Exercise details: Your answer should be one number: the count of lines in these entries that hold the word "route".

┄┄┄┄┄┄┄┄┄┄┄┄┄┄┄┄┄┄┄┄

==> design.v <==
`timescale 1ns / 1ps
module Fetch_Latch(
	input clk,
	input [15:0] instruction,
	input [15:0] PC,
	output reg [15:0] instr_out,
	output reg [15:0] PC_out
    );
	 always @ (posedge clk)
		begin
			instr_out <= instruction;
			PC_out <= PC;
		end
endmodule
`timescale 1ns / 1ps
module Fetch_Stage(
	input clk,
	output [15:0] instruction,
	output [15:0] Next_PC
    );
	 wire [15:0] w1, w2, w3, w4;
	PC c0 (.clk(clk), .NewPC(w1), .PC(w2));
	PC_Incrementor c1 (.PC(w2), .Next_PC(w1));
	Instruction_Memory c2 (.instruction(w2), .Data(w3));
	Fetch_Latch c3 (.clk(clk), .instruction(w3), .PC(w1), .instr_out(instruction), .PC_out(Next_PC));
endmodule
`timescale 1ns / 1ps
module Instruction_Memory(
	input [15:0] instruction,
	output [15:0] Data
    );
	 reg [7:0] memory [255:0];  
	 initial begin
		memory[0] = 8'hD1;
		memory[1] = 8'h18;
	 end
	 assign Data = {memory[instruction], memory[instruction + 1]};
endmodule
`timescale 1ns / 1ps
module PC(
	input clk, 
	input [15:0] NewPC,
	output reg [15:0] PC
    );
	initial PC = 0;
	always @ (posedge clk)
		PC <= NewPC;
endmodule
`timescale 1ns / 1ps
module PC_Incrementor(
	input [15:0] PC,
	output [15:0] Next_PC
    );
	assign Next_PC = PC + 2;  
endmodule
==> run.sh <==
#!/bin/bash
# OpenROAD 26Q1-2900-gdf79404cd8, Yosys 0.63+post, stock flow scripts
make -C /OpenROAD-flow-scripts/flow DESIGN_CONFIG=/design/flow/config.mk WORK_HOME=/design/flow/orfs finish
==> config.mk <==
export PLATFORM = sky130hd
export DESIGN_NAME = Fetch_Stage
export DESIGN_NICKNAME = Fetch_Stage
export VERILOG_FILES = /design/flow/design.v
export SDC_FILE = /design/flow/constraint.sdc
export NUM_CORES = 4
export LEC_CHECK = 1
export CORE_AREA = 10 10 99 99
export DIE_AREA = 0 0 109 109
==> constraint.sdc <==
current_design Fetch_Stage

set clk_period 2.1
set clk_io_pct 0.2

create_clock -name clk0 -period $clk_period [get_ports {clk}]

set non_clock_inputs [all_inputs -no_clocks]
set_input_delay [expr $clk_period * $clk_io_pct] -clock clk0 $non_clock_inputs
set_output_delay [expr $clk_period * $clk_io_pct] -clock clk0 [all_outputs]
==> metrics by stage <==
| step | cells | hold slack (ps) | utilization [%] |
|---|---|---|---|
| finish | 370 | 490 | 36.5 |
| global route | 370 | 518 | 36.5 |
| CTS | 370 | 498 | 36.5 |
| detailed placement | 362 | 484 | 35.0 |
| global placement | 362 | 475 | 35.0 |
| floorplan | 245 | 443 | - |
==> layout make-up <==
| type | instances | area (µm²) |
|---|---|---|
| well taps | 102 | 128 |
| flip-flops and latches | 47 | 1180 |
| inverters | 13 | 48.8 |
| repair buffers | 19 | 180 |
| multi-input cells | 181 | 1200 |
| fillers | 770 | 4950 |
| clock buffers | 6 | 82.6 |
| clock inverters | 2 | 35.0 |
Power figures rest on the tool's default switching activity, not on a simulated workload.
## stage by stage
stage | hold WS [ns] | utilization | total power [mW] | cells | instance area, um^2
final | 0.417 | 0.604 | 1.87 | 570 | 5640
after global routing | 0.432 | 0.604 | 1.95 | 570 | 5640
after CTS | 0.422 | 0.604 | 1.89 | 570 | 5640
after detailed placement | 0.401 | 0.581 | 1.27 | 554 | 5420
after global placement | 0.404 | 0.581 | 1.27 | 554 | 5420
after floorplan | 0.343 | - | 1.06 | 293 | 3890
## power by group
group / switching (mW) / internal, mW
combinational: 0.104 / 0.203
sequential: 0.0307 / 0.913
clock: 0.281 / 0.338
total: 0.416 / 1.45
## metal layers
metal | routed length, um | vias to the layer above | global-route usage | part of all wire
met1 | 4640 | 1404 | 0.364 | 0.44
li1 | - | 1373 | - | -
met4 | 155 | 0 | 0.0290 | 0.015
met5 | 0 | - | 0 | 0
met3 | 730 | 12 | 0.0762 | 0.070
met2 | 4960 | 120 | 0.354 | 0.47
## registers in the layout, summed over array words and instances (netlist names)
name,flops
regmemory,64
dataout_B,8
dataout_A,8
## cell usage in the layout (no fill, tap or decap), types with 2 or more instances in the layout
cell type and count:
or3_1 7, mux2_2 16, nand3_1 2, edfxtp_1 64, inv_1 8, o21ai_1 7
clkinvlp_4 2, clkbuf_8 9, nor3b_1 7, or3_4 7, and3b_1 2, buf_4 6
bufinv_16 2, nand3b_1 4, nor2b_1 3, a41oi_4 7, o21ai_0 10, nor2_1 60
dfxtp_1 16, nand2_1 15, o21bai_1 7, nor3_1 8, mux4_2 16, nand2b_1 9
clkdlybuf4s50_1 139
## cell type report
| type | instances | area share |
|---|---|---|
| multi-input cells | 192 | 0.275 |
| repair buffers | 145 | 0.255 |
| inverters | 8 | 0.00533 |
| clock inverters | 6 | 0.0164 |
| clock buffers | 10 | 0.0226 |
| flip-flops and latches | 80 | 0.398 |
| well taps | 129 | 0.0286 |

┄┄┄┄┄┄┄┄┄┄┄┄┄┄┄┄┄┄┄┄

Result below: 2